EXTRACTED DATA
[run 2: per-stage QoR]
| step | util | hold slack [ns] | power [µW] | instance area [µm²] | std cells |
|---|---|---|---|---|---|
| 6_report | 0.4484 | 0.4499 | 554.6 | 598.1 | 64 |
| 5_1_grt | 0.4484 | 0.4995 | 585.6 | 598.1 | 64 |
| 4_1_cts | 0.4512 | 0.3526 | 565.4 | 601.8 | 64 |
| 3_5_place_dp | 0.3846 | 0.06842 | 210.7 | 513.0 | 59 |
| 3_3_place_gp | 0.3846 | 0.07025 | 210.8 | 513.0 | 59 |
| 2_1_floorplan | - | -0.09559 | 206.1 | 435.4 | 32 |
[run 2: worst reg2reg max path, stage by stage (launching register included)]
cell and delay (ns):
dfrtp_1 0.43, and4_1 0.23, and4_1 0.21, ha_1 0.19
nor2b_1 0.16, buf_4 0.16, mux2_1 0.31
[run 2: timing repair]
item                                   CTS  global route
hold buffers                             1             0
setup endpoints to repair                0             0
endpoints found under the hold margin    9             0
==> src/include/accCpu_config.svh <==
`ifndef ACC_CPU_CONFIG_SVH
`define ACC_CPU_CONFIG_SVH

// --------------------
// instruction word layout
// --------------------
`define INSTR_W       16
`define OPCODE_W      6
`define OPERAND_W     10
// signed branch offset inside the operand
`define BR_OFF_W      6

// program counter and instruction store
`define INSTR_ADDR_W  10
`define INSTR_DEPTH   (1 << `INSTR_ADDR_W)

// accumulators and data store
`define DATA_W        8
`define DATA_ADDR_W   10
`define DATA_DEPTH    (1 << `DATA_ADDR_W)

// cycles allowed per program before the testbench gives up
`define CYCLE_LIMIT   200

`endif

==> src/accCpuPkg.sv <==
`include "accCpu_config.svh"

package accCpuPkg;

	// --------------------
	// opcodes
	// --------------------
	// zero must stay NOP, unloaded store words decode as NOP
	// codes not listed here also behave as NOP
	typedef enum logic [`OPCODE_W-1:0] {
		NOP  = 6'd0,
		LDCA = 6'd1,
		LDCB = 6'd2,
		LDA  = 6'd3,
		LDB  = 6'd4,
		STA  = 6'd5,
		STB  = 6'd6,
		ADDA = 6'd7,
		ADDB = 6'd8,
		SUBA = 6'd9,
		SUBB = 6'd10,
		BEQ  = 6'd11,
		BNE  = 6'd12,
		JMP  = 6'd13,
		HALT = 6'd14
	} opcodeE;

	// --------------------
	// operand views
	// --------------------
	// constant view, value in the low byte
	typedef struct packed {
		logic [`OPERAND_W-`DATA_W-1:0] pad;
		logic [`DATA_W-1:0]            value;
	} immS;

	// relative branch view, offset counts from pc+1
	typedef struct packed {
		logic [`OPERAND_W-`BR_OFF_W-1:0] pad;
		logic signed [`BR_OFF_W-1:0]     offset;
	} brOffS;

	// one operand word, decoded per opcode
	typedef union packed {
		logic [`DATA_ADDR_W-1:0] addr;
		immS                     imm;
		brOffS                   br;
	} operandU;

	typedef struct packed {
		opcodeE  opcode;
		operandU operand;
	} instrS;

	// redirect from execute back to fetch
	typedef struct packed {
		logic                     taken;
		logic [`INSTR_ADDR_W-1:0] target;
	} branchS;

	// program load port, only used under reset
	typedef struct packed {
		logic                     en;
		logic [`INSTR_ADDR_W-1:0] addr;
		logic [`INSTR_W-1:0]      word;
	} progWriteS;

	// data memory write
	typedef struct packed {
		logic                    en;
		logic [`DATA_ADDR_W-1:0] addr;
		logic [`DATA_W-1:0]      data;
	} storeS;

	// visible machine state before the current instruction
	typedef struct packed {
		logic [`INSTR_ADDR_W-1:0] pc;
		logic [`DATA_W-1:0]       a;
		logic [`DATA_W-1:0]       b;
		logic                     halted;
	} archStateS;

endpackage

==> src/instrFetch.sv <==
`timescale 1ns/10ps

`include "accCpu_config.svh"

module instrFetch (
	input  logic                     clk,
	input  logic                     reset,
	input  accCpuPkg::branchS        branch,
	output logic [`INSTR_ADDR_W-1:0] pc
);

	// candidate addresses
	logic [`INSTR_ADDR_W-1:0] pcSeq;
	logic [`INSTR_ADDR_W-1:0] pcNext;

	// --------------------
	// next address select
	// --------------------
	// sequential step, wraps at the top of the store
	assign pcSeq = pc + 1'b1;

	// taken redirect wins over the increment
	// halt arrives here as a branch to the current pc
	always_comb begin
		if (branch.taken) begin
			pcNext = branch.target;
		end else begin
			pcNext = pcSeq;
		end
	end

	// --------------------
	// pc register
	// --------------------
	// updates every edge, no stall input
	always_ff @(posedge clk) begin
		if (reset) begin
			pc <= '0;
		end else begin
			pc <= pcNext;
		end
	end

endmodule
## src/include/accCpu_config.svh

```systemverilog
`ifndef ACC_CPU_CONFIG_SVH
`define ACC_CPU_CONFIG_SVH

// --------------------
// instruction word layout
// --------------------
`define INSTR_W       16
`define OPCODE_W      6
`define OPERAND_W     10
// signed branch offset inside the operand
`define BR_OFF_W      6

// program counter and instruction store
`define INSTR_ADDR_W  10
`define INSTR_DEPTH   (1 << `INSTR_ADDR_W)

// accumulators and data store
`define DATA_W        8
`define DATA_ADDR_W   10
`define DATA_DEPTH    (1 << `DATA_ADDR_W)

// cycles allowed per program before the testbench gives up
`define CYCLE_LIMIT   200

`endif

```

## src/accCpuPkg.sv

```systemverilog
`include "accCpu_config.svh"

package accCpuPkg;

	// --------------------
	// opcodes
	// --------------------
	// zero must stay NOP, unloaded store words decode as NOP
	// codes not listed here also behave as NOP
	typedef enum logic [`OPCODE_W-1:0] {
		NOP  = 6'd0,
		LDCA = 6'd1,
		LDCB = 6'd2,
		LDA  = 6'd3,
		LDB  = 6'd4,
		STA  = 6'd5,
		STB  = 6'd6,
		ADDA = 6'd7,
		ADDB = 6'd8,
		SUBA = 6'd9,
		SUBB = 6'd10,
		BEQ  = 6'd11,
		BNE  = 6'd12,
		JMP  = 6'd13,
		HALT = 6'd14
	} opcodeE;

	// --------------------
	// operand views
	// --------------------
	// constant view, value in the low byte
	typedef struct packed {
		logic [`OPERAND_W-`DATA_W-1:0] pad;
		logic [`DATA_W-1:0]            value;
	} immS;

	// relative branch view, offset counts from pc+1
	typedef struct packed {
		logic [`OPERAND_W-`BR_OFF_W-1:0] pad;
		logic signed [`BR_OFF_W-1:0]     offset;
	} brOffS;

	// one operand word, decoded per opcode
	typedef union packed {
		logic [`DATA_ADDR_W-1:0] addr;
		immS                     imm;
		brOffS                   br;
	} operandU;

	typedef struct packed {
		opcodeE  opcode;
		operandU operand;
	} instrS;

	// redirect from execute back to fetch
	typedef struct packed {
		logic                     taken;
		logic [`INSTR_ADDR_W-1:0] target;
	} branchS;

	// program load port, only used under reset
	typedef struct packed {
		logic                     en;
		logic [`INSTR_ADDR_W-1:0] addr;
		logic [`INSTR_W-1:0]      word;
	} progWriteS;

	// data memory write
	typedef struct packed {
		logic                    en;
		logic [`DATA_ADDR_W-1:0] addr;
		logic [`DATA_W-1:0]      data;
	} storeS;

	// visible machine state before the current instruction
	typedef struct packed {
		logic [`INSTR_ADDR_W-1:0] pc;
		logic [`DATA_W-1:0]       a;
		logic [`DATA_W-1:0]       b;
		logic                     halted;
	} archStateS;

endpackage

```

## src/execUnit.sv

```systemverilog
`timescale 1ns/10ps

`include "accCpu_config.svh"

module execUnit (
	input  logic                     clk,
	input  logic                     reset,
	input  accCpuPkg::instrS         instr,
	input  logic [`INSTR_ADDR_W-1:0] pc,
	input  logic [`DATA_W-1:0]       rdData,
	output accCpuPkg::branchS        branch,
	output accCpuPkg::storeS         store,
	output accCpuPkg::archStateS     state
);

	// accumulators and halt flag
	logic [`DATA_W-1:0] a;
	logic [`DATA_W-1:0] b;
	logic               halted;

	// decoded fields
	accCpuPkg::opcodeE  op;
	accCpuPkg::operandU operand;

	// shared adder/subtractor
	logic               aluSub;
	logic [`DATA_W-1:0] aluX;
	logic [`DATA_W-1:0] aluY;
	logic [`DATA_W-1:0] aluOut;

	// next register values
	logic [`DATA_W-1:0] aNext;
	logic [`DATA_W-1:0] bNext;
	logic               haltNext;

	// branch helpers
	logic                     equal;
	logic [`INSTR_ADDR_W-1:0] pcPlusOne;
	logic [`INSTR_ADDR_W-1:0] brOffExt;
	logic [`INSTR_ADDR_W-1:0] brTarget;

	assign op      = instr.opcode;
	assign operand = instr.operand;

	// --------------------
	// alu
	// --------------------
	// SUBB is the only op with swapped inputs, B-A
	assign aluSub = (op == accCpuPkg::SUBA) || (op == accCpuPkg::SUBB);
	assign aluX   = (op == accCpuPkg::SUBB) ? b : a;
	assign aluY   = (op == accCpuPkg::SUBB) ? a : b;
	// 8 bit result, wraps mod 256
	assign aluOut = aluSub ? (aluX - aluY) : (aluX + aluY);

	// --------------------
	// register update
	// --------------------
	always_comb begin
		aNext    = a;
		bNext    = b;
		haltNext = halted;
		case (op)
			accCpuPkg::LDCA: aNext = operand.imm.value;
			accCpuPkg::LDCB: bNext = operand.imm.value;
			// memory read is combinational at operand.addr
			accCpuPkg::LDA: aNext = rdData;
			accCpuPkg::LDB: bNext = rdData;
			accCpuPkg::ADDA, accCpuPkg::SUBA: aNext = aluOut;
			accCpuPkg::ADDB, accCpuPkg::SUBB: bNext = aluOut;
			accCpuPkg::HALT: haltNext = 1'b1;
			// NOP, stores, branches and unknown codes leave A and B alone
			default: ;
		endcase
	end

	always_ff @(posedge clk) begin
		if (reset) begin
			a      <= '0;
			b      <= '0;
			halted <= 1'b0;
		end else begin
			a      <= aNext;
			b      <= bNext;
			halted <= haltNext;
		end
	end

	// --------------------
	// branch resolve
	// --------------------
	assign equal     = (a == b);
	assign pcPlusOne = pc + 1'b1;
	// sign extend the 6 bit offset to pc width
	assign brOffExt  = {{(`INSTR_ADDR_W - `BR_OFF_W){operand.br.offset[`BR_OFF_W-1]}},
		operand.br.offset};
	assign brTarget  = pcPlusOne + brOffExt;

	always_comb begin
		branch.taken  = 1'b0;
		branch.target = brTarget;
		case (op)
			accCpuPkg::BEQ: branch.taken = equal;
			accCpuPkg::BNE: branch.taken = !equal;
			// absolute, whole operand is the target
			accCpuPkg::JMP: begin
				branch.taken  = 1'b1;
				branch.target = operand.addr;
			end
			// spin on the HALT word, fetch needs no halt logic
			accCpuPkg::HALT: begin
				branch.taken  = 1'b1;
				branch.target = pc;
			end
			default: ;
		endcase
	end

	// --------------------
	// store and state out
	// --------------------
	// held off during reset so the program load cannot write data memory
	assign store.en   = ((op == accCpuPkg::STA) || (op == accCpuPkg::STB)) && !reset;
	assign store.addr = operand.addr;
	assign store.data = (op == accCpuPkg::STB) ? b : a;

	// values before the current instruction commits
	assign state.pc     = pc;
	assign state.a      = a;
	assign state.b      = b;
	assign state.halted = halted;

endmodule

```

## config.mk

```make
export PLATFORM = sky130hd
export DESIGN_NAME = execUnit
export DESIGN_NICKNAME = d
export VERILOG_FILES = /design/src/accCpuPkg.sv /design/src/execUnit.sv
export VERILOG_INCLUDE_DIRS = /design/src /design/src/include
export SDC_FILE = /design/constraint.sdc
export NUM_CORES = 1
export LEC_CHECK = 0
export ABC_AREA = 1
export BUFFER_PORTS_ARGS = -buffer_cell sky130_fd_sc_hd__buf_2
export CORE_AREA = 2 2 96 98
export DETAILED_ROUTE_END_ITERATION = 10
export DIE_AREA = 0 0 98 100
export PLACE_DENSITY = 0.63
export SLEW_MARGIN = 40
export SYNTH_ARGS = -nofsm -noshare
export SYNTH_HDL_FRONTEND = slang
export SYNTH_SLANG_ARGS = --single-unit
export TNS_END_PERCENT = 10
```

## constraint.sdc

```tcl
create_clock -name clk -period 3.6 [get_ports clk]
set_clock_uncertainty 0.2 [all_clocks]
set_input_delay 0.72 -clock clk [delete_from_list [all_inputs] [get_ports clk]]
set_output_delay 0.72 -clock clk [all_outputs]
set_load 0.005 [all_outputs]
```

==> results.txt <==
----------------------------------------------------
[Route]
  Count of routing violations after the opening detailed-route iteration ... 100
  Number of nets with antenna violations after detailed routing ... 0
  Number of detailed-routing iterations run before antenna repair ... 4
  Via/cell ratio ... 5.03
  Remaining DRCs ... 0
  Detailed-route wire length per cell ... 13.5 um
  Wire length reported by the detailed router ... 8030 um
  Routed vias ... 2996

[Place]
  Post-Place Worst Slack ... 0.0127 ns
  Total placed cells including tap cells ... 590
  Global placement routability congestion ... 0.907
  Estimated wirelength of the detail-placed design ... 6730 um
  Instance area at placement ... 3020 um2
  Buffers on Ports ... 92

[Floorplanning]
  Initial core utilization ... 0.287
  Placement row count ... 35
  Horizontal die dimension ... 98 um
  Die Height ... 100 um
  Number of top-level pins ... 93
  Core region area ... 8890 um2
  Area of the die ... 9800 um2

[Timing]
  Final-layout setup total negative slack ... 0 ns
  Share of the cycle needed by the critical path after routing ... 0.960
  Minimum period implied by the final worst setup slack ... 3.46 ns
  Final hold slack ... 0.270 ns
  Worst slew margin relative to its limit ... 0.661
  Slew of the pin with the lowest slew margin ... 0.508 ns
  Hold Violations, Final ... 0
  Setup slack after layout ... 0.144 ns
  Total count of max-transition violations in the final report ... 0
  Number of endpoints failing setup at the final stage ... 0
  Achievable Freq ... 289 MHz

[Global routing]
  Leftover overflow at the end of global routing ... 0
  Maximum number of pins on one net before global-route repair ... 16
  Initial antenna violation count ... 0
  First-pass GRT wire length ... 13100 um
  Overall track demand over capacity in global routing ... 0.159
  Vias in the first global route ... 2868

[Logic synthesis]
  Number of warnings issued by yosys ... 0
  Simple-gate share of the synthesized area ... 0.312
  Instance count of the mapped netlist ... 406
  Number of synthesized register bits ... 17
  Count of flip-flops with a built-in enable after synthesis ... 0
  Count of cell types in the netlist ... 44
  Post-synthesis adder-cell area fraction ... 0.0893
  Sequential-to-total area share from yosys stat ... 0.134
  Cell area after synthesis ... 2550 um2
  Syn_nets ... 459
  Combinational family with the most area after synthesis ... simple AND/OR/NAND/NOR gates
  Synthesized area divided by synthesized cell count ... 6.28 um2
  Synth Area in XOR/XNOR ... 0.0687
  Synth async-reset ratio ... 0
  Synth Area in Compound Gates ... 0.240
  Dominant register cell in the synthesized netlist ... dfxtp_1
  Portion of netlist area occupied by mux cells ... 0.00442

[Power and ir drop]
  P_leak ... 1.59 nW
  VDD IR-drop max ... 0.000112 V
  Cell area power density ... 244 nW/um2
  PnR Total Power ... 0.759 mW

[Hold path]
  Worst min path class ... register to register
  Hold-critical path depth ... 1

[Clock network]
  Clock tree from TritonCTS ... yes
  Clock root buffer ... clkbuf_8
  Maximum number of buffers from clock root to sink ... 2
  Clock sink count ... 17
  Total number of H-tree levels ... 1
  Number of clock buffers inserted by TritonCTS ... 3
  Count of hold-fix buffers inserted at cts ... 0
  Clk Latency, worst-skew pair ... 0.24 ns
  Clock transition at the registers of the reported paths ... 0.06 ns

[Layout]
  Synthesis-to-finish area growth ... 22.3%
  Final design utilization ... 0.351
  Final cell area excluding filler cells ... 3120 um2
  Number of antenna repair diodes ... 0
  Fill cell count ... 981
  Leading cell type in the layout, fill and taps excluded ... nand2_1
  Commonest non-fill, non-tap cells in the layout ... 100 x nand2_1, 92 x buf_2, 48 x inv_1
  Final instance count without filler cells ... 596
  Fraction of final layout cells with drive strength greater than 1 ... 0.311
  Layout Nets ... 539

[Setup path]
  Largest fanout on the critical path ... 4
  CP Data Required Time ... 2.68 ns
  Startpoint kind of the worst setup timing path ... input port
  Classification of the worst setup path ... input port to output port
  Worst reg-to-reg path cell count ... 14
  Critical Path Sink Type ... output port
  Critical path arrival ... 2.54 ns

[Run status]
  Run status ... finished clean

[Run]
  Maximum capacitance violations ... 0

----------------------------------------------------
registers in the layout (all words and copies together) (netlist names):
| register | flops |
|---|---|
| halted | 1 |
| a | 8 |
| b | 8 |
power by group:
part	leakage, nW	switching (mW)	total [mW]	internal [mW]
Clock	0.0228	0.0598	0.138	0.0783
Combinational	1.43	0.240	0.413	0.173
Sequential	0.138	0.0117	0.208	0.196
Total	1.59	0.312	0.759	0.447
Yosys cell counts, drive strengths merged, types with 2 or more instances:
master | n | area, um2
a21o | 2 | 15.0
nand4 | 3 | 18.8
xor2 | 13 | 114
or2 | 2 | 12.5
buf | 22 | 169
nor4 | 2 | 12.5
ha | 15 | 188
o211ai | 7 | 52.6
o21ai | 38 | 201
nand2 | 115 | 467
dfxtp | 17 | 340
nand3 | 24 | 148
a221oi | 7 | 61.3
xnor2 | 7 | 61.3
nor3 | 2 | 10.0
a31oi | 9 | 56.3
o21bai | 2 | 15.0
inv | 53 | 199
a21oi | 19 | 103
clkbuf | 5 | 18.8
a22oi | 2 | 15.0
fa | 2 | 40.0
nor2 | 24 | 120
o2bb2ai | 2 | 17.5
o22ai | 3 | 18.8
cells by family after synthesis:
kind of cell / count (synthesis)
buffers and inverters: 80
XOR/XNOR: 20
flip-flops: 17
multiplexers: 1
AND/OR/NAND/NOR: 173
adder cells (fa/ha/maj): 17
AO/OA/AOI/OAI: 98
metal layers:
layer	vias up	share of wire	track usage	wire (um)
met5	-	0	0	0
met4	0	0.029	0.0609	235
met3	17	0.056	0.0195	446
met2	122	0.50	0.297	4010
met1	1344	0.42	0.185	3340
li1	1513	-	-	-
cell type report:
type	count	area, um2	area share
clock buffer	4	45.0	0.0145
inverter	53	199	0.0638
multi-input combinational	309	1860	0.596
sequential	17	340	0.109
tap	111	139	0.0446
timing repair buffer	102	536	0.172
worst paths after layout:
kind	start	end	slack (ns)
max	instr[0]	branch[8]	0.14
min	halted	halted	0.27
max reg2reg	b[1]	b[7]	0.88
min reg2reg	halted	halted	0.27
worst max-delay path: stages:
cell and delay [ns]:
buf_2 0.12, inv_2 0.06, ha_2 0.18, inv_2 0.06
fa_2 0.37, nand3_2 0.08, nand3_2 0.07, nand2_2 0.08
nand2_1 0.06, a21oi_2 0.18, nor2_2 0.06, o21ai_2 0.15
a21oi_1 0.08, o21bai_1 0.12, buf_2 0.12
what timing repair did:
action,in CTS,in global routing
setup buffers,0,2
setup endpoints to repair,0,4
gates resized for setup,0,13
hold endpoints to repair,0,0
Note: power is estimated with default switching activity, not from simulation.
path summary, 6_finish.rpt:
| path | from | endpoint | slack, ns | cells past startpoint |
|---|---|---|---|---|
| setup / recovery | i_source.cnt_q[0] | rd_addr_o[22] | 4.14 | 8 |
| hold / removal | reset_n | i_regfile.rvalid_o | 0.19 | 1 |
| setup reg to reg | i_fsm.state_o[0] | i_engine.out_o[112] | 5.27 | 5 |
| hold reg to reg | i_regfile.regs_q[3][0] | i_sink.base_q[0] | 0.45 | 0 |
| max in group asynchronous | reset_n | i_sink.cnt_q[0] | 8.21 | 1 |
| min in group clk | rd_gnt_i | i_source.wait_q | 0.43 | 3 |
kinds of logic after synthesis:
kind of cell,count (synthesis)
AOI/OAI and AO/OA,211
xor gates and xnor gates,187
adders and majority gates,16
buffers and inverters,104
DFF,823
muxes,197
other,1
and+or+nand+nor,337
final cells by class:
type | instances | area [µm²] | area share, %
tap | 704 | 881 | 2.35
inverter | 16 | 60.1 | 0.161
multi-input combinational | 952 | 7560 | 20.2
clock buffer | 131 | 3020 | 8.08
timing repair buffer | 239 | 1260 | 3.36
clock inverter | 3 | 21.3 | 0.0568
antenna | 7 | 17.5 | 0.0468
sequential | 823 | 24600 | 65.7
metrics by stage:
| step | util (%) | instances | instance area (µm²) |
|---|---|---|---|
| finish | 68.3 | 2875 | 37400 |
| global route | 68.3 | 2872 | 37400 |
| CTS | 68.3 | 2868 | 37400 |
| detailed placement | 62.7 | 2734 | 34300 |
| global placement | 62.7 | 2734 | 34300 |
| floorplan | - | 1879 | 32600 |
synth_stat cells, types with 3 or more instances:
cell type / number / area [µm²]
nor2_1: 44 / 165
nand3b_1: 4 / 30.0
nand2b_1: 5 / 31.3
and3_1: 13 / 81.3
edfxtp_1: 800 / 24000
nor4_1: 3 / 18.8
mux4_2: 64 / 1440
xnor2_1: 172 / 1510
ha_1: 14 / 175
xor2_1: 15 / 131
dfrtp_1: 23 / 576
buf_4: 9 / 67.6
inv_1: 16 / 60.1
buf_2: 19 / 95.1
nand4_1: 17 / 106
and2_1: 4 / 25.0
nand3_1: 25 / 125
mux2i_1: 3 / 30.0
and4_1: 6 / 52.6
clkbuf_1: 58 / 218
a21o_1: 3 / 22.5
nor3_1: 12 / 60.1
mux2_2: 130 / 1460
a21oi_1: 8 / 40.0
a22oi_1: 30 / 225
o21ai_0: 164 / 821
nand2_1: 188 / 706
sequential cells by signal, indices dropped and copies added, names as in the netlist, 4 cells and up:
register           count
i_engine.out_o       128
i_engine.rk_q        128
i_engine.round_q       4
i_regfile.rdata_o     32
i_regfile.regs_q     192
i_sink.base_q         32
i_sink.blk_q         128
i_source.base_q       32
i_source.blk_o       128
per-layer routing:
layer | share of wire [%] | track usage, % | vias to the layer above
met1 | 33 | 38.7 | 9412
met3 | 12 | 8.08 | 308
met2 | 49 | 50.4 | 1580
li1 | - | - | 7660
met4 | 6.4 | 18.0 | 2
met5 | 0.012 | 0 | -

REQUIREMENT
Lines from the start of the entries through the one containing "210.7 | 513.0 | 59 |" are to be set down again exactly, both ends included.

WRITTEN SOLUTION
[run 2: per-stage QoR]
| step | util | hold slack [ns] | power [µW] | instance area [µm²] | std cells |
|---|---|---|---|---|---|
| 6_report | 0.4484 | 0.4499 | 554.6 | 598.1 | 64 |
| 5_1_grt | 0.4484 | 0.4995 | 585.6 | 598.1 | 64 |
| 4_1_cts | 0.4512 | 0.3526 | 565.4 | 601.8 | 64 |
| 3_5_place_dp | 0.3846 | 0.06842 | 210.7 | 513.0 | 59 |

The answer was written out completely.